Purpose
Living Shorelines Provide a Nature-Based Approach to Coastal Protection. Unsustainable harvesting habits and a steady decline in water quality have led to population decline locally and globally. NOAA has identified oyster reef restoration as a conservation.
Mapping wild oyster reefs presents formidable challenges. Using traditional on-site techniques are laborious due to the rugged terrain of oyster habitat. The following research outlines remote sensing techniques used to monitor oyster populations.
Methodology
1. Data collection of aerial imagery (2013, 2018) and preprocessing of data.
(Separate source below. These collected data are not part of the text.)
[config.mk]
export PLATFORM = sky130hd
export DESIGN_NAME = nfc_rd_stream_packer
export DESIGN_NICKNAME = d
export VERILOG_FILES = /design/src/rtl/nfc_stream_pkg.sv /design/src/rtl/nfc_stream_out_reg.sv /design/src/rtl/nfc_rd_stream_packer.sv
export SDC_FILE = /design/constraint.sdc
export NUM_CORES = 1
export LEC_CHECK = 0
export CORE_MARGIN = 2
export CORE_UTILIZATION = 47
export CTS_BUF_LIST = sky130_fd_sc_hd__clkbuf_16
export DETAILED_ROUTE_END_ITERATION = 10
export PLACE_DENSITY = 0.77
export SLEW_MARGIN = 20
export SYNTH_ARGS = -nofsm -noshare
export SYNTH_HDL_FRONTEND = slang
export SYNTH_HIERARCHICAL = 1
export SYNTH_SLANG_ARGS = --single-unit
[constraint.sdc]
create_clock -name clk -period 5.65 [get_ports clk]
set_clock_uncertainty 0.05 [all_clocks]
set_input_delay 1.13 -clock clk [delete_from_list [all_inputs] [get_ports clk]]
set_output_delay 1.13 -clock clk [all_outputs]
set_load 0.01 [all_outputs]
[src/rtl/nfc_stream_pkg.sv]
// Shared definitions for the NAND read-data stream stages.
//   - state_t      : packer FSM encoding (IDLE/PACK/FLUSH/DRAIN)
//   - KEEP16_FULL  : both bytes of a 16-bit beat valid
//   - KEEP16_LOW   : only the low byte of a 16-bit beat valid
//   - LEN_WIDTH_DEFAULT : default width of byte-length fields
package nfc_stream_pkg;

  localparam int LEN_WIDTH_DEFAULT = 16;

  localparam logic [1:0] KEEP16_FULL = 2'b11;
  localparam logic [1:0] KEEP16_LOW  = 2'b01;

  typedef enum logic [1:0] {
    ST_IDLE,
    ST_PACK,
    ST_FLUSH,
    ST_DRAIN
  } state_t;

endpackage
2. Digitizing to create a subset of data limited to oyster vs. non-oyster areas to reduce spectral confusion between oysters and vegetation.
3. Classification of oyster polygons into density classes- high, moderate, low, and non-oyster
4. Statistical analysis and cartographic products to evaluate change.
Results
Accuracy assessment results put the classification methodology at 74-76%.
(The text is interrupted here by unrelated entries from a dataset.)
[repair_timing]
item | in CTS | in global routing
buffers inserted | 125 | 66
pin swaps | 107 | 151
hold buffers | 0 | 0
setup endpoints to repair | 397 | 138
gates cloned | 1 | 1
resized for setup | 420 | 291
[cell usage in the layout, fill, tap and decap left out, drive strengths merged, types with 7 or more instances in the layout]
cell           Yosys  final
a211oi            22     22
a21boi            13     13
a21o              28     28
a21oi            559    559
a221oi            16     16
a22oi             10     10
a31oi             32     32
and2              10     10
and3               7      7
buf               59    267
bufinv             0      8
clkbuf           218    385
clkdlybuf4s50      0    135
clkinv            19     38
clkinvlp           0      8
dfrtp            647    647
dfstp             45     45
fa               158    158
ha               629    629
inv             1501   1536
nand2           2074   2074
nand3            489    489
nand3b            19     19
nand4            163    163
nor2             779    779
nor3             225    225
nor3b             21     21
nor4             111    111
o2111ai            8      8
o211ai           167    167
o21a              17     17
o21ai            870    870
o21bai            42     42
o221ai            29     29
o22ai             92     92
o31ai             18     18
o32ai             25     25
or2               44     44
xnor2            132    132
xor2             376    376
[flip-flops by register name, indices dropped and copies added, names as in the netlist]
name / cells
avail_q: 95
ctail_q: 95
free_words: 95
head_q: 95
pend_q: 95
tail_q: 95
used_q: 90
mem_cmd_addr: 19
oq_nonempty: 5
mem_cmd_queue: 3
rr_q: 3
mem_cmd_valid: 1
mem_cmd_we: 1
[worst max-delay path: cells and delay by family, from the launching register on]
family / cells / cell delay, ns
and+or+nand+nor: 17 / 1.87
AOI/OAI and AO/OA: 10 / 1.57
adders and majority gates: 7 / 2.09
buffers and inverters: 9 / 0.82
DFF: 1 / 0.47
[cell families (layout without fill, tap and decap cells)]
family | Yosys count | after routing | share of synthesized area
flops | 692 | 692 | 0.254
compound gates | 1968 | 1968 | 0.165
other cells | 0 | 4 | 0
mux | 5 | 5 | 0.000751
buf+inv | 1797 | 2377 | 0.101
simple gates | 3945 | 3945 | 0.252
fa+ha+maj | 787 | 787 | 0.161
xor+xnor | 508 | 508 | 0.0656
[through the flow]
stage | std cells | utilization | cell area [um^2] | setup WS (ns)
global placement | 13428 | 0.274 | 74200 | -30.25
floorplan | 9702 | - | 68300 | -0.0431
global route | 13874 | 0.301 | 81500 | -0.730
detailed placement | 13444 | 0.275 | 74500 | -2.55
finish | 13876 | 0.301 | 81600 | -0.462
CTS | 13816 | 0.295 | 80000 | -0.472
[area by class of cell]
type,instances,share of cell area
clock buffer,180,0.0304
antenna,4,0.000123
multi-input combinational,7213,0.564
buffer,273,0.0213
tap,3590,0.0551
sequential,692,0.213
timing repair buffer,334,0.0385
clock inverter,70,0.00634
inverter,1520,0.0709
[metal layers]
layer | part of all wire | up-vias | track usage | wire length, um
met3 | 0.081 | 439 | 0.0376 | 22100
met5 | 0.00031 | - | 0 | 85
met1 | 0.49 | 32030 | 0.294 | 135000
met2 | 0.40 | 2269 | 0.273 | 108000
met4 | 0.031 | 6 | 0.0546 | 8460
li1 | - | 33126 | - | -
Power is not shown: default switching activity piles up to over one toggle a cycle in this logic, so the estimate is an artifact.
In 2013, Oysters comprised 78.2% of the total digitized polygons within the park and the non-oyster class comprised 21.8% of the total digitized polygons within the park. Low to lowest-density oysters occupy 39.2 acres of the park and compose 73.2% of the non-oyster population. This is the highest population density class in 2013.
In 2018, Oysters comprise 78% of the total digitized polygons within the park and the non-oyster class comprises 22% of the total digitized polygons within the park. Moderate to moderately low-density oysters occupy 26.9 acres of the park and constitute 43.1% of the non-oyster population. This is the highest population density class in 2018.
There is a notable shift from low density populations to moderate and high-density populations over time.
Conclusion
Ground truthing would greatly improve accuracy. The ideal solution to monitoring this population would be data collection of small sample areas, using high-resolution multispectral drone imagery paired with the process outlined in this research.